Influences on his poetry.
Owen loved the poetry of Romantic poet John Keats. At the age of eighteen, he began to read the poems of his literary hero and in September of the same year visited the British Museum in London to see Keats’ manuscripts. It is thought that Owen hero-worshipped Siegfried Sassoon, his fellow shellshock patient, the two met in Craiglockhart Hospital, for not only his soldier ability but also for his ability as a poet. In this dark setting of the psychiatric ward, the two would sit down together, discussing and comparing their war poetry.
Owen the educationalist.
In the summer of 1911 (Owen was eighteen), he took his first teaching position at Shrewsbury Elementary School. He then worked unpaid as an assistant to the Vicar of Dunsden, Oxford, where he undertook much parish work and some teaching.

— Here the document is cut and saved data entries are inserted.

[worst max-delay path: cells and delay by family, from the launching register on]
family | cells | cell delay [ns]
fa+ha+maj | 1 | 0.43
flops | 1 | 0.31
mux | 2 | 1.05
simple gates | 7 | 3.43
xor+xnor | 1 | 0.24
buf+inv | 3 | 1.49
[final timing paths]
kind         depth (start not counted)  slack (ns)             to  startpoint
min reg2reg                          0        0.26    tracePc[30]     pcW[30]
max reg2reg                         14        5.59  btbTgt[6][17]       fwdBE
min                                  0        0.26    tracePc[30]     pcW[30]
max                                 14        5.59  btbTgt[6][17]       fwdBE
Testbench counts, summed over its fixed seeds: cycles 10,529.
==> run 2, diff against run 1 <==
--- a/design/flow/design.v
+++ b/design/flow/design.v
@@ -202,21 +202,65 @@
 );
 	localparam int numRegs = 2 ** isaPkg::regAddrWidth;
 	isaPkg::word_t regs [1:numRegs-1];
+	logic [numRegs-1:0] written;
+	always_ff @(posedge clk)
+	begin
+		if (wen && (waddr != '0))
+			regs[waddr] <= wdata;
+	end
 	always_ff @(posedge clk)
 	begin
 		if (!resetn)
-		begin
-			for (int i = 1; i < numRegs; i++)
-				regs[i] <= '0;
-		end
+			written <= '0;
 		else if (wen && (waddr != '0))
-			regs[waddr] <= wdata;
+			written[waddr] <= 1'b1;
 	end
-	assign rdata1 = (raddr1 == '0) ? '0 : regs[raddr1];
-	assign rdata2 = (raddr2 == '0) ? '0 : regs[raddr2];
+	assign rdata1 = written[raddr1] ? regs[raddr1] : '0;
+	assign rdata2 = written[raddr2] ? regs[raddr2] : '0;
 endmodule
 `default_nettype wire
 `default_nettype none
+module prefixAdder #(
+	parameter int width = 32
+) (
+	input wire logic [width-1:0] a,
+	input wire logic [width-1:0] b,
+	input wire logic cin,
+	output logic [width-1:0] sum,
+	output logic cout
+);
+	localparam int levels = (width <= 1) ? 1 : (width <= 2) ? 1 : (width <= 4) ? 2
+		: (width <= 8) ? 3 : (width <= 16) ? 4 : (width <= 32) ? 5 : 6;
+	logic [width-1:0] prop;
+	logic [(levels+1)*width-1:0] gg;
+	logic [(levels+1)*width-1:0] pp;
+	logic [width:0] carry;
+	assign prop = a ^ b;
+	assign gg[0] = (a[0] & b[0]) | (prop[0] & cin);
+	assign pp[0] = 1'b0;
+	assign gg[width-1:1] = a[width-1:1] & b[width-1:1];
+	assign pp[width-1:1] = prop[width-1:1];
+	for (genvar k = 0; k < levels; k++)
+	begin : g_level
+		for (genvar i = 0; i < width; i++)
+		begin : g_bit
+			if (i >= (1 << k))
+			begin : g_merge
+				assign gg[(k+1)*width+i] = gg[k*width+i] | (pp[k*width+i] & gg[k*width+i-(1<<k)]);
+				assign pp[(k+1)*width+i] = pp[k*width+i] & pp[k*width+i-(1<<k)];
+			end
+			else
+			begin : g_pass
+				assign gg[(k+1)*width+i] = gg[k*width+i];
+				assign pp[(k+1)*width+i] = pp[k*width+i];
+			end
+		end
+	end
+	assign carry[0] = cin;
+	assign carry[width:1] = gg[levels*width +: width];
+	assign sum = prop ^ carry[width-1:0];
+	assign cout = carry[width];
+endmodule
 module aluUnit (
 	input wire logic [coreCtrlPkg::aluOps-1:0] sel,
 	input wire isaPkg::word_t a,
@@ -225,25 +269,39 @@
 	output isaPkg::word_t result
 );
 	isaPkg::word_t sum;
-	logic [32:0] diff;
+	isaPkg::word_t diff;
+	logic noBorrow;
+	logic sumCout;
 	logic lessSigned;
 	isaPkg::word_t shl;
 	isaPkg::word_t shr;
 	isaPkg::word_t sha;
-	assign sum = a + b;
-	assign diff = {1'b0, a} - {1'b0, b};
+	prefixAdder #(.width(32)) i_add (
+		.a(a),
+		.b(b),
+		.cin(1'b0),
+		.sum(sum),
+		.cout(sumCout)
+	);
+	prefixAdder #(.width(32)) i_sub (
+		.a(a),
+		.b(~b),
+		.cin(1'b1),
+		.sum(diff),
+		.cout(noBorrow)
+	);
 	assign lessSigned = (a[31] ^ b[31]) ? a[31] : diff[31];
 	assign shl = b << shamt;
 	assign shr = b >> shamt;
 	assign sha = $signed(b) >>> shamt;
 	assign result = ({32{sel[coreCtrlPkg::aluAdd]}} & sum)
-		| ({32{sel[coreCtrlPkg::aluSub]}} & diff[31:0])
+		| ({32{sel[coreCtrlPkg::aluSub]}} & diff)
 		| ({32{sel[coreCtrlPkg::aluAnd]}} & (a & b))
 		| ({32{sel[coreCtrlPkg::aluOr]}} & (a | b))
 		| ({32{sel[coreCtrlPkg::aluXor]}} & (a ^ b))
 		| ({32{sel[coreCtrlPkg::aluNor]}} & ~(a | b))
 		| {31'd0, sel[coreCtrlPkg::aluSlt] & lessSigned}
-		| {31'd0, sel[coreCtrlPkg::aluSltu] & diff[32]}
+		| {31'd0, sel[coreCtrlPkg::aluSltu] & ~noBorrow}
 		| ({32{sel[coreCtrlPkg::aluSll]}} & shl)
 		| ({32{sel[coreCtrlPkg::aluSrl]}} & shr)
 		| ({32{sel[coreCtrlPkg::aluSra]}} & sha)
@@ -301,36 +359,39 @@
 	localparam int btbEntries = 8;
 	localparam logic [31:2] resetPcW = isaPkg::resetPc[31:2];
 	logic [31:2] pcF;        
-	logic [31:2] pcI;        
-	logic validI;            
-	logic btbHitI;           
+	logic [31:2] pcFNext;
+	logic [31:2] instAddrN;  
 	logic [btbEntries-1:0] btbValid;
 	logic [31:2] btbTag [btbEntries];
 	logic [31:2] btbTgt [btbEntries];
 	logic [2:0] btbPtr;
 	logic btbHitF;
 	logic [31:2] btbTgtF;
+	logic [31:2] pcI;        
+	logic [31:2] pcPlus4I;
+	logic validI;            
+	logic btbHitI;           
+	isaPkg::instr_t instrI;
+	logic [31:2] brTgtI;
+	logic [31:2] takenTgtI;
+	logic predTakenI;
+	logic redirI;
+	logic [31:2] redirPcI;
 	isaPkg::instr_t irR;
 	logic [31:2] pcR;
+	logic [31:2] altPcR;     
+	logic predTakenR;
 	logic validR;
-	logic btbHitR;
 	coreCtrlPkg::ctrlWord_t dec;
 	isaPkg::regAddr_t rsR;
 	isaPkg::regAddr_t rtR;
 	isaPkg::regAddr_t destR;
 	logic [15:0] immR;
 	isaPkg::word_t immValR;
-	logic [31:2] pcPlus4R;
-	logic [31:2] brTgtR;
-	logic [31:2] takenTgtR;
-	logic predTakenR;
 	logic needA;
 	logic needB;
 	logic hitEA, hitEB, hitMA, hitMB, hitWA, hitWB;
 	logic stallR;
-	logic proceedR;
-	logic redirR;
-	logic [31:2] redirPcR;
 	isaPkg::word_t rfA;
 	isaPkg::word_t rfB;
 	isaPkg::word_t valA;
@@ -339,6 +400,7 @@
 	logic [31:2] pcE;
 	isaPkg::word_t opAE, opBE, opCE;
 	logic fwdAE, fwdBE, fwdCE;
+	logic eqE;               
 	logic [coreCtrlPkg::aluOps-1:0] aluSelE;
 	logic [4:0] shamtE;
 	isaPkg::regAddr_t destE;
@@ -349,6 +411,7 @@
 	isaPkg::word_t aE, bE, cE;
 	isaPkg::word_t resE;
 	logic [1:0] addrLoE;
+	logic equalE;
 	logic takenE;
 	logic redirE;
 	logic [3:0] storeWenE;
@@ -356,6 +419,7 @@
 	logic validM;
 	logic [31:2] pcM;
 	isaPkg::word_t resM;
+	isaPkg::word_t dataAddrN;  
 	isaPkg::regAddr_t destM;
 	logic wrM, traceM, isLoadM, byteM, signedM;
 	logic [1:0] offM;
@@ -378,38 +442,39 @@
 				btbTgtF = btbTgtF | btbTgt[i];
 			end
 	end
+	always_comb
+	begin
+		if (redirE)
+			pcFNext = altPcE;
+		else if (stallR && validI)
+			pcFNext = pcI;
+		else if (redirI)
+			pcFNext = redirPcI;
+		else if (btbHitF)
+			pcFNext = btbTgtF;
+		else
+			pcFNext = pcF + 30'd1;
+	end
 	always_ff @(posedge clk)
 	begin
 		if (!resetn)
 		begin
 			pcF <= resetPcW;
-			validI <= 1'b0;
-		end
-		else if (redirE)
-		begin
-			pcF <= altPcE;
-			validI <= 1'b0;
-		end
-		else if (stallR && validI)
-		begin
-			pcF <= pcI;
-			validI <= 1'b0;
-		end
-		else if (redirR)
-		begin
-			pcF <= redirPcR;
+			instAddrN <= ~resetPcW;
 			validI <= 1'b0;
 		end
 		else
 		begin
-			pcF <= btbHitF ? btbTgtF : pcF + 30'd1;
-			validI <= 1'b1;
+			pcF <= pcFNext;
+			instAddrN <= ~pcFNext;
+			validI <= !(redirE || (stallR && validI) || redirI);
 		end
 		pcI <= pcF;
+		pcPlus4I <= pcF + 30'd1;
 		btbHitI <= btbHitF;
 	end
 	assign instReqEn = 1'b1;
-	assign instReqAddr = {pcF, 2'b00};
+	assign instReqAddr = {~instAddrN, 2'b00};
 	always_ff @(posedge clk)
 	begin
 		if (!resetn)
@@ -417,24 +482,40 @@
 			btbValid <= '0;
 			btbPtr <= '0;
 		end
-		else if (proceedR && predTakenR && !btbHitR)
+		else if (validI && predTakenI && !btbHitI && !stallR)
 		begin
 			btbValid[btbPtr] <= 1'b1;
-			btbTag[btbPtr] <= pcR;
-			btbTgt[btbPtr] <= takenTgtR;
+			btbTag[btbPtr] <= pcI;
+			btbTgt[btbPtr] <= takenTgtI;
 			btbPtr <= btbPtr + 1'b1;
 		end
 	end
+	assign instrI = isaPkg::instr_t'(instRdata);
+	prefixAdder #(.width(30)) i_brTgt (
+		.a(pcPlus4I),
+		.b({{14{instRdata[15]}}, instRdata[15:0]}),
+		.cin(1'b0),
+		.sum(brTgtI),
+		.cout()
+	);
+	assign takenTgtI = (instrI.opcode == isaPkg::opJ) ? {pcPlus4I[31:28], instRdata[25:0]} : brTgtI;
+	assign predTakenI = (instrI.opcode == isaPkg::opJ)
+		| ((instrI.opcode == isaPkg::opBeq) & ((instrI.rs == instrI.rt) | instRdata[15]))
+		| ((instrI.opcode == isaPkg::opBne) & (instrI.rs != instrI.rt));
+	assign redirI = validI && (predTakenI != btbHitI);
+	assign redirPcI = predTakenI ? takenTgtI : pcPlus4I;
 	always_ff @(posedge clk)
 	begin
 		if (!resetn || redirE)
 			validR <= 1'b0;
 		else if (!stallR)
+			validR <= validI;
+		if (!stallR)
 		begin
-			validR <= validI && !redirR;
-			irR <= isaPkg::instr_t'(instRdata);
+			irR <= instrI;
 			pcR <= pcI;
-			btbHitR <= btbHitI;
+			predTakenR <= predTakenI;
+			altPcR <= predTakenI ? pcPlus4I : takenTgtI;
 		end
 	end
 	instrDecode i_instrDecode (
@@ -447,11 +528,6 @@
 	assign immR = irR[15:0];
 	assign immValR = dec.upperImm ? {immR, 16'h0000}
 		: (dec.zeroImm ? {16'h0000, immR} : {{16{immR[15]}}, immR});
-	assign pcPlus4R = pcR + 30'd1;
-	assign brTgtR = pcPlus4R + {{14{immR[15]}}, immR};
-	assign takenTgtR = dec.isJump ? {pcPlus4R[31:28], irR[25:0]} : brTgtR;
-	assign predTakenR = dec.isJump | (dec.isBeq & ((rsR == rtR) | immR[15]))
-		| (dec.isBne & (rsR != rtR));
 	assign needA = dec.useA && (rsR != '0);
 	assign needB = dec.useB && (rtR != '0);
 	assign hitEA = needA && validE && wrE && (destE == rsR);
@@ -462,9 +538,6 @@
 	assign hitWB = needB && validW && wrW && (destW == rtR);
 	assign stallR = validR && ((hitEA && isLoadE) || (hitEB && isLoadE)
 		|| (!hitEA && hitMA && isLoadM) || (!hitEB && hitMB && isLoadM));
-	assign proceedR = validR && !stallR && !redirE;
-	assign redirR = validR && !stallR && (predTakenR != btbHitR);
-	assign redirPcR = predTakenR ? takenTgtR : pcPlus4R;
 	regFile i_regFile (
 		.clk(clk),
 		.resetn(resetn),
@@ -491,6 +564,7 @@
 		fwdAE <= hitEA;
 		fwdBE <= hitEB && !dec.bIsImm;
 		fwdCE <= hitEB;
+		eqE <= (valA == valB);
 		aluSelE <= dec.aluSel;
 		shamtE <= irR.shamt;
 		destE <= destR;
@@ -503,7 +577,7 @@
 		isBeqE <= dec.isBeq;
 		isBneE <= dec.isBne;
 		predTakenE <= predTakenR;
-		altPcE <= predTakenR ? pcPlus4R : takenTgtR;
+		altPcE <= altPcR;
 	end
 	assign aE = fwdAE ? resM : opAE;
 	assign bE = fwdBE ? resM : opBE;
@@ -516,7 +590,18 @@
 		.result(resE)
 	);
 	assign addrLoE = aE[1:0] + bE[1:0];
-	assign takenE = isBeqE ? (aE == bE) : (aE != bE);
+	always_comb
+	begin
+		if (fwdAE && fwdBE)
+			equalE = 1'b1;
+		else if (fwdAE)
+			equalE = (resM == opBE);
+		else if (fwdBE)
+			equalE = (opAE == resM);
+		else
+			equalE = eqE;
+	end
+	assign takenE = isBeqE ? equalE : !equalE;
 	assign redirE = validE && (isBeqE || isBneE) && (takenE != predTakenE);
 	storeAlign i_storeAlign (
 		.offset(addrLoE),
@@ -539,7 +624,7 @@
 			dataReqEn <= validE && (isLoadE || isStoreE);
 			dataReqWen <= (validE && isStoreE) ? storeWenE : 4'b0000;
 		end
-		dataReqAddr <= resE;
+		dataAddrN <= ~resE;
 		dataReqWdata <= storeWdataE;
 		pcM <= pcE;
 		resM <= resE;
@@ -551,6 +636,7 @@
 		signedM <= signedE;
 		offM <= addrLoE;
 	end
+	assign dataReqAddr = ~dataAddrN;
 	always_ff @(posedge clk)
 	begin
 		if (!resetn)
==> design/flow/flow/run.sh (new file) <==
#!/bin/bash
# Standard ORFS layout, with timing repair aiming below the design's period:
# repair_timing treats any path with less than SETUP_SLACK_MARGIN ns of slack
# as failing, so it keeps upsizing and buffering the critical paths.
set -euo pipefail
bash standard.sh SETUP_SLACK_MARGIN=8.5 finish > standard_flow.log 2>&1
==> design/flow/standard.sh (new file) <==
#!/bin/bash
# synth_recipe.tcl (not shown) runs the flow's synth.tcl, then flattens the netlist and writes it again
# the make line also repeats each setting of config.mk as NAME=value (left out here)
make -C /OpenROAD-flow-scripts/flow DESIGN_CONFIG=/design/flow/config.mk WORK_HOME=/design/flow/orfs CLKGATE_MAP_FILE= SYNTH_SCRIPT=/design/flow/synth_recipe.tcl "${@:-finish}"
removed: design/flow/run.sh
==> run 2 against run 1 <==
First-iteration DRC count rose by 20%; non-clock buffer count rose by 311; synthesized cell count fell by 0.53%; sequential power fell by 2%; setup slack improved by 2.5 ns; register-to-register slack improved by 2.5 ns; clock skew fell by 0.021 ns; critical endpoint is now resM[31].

In February, 1913, he sat the entrance exam for a scholarship at University College, Reading. This was on the recommendation of a professor there, who also encouraged him to write more poetry. It is unthinkable that a man who is now such a canonised war poet and then harboured great writing strength and ability would ever possibly fail such an exam, but that is exactly what happened. On failing his exam he moved to Bordeaux to continue his career in education, teaching languages. His ability with the written word would later be channelled into some of the most famous war poems in the English language. Shortly after his twenty-first birthday he switched teaching jobs yet again, tutoring French families, one at a time, who provided him with accommodation.
Serving in the Northwest regiments.
He returned to England in September 1915 and shortly afterwards joined up for the Great War. By June 1916, he was commissioned as Second Lieutenant in the Manchester Regiment and undertook training in Southport. He served in the 2nd Manchester Regiment, but also briefly in the 5th Manchesters after his being discharged from Craiglockhart Hospital.
He was killed in action in the early hours of November 4th, 1918, near Ors. The news of his death did not reach Shrewsbury until the date of the armistice, November 11th.
Wilfred Owen’s poetry gives us a clear insight into the horrors of war and shellshock, not least with his poem Anthem for Doomed Youth, which was initially to be called Anthem for Dead Youth. His poems remind us of the terror that went through the minds of those who lived through the First World War, “lest we forget” in our time of peace. It is certainly important to remember the poet-soldier that Owen became due to the war. However, we must not forget Owen the self and the interesting, varied and difficult life he led before his days enlisted and the determining factors that defined him as a poet. Wilfred Owen: There’s so much more to tell and learn.